• _Records to use_:
------------------------------------

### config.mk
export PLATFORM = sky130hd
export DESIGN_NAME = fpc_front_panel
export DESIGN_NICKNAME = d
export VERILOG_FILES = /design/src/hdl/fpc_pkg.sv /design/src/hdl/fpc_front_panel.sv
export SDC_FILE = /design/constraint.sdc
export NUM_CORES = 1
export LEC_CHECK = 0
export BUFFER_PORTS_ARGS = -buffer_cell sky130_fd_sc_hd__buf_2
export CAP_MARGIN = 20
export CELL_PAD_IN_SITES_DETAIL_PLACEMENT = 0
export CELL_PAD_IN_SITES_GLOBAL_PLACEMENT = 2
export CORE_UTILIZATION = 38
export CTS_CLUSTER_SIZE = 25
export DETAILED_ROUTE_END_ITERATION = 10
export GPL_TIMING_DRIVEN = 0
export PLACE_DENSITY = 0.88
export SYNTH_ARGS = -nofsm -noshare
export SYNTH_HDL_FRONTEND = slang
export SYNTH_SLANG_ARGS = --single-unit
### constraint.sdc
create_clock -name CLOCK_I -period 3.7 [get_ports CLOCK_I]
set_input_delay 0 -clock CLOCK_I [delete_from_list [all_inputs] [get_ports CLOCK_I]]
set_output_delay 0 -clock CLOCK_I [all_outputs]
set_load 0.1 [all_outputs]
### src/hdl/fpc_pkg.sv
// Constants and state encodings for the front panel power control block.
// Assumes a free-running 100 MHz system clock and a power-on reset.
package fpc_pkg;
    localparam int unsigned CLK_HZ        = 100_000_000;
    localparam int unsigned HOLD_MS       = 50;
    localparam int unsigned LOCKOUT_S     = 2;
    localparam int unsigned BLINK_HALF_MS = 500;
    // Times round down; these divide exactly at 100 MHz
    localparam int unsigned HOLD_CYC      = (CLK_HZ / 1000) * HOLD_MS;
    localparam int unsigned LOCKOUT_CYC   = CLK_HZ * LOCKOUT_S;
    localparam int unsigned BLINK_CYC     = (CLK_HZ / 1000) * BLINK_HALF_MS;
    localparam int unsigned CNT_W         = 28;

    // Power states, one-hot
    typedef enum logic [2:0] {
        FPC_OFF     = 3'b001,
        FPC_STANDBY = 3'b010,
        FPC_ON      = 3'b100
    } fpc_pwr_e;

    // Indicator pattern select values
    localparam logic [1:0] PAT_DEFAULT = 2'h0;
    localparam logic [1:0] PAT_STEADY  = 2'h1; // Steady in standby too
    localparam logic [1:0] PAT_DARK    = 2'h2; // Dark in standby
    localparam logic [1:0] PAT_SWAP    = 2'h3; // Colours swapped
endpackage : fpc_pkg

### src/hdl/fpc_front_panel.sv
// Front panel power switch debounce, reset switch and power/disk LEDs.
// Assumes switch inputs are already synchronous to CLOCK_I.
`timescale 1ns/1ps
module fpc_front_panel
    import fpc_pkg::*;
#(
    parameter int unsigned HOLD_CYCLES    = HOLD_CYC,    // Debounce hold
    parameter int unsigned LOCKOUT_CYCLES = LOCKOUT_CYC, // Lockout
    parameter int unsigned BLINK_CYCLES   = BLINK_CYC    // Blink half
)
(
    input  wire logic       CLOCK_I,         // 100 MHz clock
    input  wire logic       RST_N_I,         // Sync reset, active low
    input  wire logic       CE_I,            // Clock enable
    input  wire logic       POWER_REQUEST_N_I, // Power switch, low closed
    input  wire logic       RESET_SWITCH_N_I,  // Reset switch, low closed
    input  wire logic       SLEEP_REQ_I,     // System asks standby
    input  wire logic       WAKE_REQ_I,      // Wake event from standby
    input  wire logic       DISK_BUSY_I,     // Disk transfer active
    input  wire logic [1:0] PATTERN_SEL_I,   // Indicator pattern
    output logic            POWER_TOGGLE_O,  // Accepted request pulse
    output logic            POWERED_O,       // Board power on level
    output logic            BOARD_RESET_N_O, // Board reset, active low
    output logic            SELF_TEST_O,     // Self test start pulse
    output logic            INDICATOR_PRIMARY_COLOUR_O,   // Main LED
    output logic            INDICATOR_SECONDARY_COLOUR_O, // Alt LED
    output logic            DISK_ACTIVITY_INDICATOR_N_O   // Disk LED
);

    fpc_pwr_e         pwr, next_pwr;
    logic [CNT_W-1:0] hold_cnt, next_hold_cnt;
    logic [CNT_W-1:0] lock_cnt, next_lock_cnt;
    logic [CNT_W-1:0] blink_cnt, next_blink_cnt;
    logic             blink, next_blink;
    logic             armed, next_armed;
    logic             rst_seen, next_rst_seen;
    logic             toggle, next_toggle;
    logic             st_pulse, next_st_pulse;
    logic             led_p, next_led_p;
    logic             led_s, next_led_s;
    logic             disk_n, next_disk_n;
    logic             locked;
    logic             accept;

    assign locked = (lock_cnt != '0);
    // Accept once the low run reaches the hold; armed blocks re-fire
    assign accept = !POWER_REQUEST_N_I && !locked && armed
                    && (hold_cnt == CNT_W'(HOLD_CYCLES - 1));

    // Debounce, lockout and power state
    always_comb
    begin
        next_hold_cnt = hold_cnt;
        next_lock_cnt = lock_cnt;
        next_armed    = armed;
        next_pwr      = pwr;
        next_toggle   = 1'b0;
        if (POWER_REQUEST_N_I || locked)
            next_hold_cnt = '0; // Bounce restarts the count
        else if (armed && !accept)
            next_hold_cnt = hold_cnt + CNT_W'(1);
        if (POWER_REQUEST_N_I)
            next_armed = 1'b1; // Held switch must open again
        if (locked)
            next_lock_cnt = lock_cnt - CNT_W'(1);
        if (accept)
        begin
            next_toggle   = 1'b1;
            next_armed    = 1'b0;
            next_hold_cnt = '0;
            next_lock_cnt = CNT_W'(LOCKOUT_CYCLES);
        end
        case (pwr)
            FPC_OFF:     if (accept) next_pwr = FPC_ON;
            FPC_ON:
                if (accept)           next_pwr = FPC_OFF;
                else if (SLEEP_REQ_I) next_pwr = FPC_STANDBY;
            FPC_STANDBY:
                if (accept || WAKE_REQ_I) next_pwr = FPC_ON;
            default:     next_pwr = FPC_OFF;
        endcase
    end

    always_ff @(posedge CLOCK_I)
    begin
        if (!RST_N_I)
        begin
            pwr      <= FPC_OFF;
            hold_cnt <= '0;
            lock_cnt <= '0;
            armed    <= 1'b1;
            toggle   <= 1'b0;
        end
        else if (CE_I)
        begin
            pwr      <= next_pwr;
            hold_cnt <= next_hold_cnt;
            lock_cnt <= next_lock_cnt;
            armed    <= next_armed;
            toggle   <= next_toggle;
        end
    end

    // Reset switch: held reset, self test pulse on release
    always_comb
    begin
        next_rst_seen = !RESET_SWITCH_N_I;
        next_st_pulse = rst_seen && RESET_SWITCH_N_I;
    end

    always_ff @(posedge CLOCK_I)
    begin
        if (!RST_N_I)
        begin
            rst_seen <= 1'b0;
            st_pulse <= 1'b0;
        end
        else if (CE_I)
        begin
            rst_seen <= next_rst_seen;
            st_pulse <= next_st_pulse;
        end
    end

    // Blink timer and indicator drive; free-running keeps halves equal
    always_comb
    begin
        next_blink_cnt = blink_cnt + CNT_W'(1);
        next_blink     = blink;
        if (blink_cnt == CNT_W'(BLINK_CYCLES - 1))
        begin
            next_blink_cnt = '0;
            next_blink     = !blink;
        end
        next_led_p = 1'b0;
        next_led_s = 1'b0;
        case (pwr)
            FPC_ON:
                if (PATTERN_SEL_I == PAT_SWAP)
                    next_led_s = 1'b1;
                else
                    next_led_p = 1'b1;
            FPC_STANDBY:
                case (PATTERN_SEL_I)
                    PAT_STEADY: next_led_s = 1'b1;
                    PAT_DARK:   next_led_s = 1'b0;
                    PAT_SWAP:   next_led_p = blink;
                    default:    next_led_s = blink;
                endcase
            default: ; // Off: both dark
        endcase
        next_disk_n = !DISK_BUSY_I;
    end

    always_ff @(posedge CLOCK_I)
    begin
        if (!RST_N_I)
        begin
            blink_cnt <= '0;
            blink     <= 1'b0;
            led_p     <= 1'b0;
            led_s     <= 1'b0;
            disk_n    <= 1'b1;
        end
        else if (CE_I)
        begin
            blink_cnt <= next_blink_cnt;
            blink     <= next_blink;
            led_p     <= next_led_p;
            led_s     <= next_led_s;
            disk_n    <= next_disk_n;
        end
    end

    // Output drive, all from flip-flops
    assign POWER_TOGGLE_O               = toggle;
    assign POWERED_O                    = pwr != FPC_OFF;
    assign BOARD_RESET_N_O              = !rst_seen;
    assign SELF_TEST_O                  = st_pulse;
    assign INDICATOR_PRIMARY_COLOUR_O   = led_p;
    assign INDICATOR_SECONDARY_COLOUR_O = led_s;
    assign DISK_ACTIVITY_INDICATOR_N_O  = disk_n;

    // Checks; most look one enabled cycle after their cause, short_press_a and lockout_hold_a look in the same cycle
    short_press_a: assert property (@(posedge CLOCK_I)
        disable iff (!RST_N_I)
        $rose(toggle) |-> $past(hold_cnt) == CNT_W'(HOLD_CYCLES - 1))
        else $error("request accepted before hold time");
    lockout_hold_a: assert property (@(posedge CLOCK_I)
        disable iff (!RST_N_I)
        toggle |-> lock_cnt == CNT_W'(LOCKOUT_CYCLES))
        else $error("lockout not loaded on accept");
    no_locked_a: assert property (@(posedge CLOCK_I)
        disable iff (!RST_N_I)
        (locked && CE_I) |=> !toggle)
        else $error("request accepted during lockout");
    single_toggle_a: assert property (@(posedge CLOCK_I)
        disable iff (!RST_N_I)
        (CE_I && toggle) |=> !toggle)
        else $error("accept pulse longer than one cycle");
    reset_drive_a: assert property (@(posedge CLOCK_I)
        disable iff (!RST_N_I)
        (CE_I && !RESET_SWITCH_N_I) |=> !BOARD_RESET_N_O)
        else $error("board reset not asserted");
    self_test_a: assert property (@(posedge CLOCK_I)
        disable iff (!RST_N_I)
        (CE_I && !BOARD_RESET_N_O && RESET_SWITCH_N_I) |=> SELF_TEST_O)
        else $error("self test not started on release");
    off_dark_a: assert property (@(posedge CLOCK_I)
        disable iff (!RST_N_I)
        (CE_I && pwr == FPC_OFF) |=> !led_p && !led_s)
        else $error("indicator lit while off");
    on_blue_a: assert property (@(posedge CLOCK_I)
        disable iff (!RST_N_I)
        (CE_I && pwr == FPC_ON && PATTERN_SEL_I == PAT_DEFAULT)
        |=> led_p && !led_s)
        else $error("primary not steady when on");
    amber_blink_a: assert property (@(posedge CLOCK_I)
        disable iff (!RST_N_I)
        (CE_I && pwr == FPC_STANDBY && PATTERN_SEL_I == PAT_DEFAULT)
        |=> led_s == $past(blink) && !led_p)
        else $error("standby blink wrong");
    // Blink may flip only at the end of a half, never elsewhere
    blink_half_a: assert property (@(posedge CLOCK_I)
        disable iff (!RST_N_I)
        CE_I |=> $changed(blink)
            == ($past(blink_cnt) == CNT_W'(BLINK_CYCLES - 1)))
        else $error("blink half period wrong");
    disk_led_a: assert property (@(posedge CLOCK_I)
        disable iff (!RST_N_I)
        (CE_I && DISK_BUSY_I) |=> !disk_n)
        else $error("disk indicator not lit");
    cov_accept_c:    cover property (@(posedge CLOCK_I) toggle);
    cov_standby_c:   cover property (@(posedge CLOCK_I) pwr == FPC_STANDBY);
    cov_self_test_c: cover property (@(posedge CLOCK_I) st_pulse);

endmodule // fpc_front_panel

------------------------------------

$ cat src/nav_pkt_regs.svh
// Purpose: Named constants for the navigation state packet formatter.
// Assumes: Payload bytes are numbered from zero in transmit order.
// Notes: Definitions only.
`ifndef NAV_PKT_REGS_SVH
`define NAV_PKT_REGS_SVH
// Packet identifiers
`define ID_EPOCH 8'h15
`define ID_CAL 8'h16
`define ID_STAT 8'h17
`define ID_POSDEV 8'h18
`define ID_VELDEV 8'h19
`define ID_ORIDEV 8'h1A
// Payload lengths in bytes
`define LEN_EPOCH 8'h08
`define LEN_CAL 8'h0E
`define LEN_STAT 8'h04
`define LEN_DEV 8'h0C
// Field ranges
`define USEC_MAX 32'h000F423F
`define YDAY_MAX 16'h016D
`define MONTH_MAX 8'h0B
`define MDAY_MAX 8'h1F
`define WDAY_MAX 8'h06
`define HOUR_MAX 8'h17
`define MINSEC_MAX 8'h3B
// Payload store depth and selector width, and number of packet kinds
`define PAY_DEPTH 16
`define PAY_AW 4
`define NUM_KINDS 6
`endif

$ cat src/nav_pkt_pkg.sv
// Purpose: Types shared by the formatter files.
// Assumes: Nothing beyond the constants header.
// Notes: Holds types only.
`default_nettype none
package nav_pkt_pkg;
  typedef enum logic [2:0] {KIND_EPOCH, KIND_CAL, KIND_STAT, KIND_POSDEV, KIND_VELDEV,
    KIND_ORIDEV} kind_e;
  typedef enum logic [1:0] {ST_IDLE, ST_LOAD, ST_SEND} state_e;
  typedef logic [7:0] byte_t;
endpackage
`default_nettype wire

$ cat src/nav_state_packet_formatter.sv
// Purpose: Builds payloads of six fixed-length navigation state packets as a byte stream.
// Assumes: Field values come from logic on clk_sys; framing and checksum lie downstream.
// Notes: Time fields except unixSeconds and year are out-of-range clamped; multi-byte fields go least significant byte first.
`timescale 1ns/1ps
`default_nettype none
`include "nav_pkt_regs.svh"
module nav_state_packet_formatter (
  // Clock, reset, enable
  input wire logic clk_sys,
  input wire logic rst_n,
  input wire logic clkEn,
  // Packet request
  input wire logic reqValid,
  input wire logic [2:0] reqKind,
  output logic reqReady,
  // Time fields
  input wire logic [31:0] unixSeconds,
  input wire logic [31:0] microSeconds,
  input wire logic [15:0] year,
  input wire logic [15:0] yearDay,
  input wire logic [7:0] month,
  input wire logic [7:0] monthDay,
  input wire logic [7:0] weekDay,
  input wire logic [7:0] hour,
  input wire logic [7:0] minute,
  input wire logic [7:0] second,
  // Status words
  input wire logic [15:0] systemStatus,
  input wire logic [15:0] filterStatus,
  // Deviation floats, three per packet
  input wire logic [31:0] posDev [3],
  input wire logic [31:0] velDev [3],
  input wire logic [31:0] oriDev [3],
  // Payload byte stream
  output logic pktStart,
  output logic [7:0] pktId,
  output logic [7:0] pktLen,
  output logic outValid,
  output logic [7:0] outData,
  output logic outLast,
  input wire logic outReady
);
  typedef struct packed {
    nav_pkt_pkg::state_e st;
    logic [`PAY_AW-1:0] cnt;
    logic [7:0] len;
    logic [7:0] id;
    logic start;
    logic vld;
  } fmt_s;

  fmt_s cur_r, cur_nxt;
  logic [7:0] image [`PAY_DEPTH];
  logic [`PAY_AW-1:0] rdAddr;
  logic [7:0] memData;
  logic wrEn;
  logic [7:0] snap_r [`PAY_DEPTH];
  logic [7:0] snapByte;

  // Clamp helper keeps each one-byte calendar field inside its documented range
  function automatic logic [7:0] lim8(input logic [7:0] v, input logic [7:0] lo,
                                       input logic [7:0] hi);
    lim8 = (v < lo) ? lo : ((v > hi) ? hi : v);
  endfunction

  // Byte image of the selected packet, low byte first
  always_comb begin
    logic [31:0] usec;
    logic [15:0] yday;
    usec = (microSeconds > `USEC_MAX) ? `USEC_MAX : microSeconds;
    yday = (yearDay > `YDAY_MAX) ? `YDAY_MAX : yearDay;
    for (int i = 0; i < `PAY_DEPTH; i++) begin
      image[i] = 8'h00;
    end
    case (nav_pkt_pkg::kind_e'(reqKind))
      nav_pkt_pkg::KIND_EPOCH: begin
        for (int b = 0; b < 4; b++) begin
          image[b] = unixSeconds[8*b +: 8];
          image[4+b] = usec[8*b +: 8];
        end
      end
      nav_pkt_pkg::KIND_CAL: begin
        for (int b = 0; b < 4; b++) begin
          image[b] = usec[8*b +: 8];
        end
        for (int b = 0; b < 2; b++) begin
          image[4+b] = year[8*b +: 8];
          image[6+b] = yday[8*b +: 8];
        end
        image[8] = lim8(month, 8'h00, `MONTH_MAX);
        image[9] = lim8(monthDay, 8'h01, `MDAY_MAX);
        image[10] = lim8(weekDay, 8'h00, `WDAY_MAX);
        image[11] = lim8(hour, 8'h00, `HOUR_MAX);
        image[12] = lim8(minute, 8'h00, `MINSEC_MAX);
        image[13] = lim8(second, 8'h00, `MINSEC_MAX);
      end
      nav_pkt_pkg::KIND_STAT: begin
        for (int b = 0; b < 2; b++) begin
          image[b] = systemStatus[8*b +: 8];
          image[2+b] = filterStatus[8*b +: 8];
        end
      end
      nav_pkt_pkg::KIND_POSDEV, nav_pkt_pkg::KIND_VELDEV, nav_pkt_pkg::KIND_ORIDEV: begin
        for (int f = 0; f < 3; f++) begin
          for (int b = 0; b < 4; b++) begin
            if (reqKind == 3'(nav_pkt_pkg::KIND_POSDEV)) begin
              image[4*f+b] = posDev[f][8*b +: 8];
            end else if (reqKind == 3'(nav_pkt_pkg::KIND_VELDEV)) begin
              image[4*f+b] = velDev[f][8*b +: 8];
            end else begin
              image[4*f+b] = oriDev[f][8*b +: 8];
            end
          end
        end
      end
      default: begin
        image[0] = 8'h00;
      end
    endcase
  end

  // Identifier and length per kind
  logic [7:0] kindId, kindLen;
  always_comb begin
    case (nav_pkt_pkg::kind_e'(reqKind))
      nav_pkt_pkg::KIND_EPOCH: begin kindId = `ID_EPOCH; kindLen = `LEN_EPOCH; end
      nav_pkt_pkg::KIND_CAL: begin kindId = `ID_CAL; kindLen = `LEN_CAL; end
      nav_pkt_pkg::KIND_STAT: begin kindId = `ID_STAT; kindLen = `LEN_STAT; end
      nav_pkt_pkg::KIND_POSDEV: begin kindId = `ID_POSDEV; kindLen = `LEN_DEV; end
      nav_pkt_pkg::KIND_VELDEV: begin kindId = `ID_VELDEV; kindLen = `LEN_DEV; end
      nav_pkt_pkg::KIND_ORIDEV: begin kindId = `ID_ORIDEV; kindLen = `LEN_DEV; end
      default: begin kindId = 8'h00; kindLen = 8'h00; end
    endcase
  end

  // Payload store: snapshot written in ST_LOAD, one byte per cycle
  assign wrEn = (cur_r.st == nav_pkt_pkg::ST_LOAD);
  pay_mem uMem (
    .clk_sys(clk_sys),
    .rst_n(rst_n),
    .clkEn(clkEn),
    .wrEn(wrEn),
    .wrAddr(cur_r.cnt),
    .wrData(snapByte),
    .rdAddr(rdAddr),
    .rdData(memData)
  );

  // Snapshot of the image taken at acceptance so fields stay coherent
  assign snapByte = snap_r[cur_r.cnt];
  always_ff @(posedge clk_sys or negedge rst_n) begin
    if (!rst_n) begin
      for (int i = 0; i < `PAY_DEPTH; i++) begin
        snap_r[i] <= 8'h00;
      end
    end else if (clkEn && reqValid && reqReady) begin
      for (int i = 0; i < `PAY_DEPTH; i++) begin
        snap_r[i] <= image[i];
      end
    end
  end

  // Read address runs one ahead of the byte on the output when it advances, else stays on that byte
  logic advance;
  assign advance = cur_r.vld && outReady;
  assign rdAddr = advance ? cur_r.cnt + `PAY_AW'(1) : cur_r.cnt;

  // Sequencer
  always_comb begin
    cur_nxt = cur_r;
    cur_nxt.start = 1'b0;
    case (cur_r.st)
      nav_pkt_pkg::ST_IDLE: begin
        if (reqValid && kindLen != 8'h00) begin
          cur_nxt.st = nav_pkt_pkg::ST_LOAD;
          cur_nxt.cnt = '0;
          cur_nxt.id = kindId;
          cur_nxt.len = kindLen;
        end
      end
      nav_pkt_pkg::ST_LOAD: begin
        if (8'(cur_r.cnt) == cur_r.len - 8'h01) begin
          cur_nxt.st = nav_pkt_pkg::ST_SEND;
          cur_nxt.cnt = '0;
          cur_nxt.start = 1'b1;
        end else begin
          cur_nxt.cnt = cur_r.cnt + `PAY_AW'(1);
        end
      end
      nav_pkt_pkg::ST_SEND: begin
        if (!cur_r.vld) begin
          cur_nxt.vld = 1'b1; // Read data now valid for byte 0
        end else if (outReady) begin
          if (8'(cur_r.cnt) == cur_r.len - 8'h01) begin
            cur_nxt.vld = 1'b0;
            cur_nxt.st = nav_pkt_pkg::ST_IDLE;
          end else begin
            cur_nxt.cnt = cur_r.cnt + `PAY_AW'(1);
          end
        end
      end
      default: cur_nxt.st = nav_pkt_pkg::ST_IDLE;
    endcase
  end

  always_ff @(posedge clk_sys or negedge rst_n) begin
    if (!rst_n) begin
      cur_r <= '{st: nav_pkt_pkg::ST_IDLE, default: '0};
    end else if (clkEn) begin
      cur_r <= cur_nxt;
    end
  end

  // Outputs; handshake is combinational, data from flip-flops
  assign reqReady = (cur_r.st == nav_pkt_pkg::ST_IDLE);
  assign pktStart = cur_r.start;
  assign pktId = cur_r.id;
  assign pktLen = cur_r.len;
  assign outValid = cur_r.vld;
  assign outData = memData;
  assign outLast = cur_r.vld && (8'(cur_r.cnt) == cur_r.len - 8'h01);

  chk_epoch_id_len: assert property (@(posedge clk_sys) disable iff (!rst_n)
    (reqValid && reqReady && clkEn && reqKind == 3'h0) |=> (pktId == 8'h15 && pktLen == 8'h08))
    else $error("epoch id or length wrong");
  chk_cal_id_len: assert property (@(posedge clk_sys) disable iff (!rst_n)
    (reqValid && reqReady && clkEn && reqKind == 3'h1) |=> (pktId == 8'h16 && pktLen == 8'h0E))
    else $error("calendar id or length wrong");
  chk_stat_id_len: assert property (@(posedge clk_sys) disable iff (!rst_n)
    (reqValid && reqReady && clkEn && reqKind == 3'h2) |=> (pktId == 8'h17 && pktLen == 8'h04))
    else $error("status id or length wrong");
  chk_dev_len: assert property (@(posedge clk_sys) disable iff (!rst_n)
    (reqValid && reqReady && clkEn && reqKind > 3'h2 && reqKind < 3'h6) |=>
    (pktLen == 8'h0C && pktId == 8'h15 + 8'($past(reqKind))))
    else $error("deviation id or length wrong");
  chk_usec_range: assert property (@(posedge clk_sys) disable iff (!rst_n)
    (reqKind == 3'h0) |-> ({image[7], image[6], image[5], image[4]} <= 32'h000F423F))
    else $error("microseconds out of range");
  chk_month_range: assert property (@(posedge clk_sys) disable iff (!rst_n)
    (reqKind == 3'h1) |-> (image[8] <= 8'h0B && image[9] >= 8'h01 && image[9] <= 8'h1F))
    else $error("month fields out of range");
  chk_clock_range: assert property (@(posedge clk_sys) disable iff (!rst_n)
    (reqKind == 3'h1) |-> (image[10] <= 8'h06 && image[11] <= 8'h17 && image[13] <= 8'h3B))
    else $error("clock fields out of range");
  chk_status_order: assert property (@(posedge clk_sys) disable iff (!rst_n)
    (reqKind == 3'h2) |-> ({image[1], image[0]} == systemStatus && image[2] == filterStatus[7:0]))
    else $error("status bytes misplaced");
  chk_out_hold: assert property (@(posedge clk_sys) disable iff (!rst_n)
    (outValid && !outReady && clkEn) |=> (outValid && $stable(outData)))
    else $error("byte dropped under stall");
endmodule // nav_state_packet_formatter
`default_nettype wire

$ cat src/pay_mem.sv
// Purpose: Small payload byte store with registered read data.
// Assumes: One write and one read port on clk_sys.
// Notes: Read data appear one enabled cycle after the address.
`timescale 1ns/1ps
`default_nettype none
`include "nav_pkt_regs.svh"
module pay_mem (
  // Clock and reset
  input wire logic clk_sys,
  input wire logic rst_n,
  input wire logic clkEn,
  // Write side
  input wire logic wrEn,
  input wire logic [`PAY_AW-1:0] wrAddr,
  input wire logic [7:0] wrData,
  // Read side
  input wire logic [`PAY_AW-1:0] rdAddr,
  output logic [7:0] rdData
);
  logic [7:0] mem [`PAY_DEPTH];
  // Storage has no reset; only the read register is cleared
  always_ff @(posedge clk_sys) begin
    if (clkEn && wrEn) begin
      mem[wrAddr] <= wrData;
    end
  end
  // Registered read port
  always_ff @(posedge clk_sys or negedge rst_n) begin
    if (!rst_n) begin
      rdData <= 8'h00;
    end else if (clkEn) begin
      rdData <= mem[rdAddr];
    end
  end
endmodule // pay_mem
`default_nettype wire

------------------------------------

• _Task goal_: From the entries above, print the lines beginning at the one with "### config.mk" and stopping after the one with "export CELL_PAD_IN_SITES_GLOBAL_PLACEMENT = 2", exactly as written and with nothing else.

• _Output_:
### config.mk
export PLATFORM = sky130hd
export DESIGN_NAME = fpc_front_panel
export DESIGN_NICKNAME = d
export VERILOG_FILES = /design/src/hdl/fpc_pkg.sv /design/src/hdl/fpc_front_panel.sv
export SDC_FILE = /design/constraint.sdc
export NUM_CORES = 1
export LEC_CHECK = 0
export BUFFER_PORTS_ARGS = -buffer_cell sky130_fd_sc_hd__buf_2
export CAP_MARGIN = 20
export CELL_PAD_IN_SITES_DETAIL_PLACEMENT = 0
export CELL_PAD_IN_SITES_GLOBAL_PLACEMENT = 2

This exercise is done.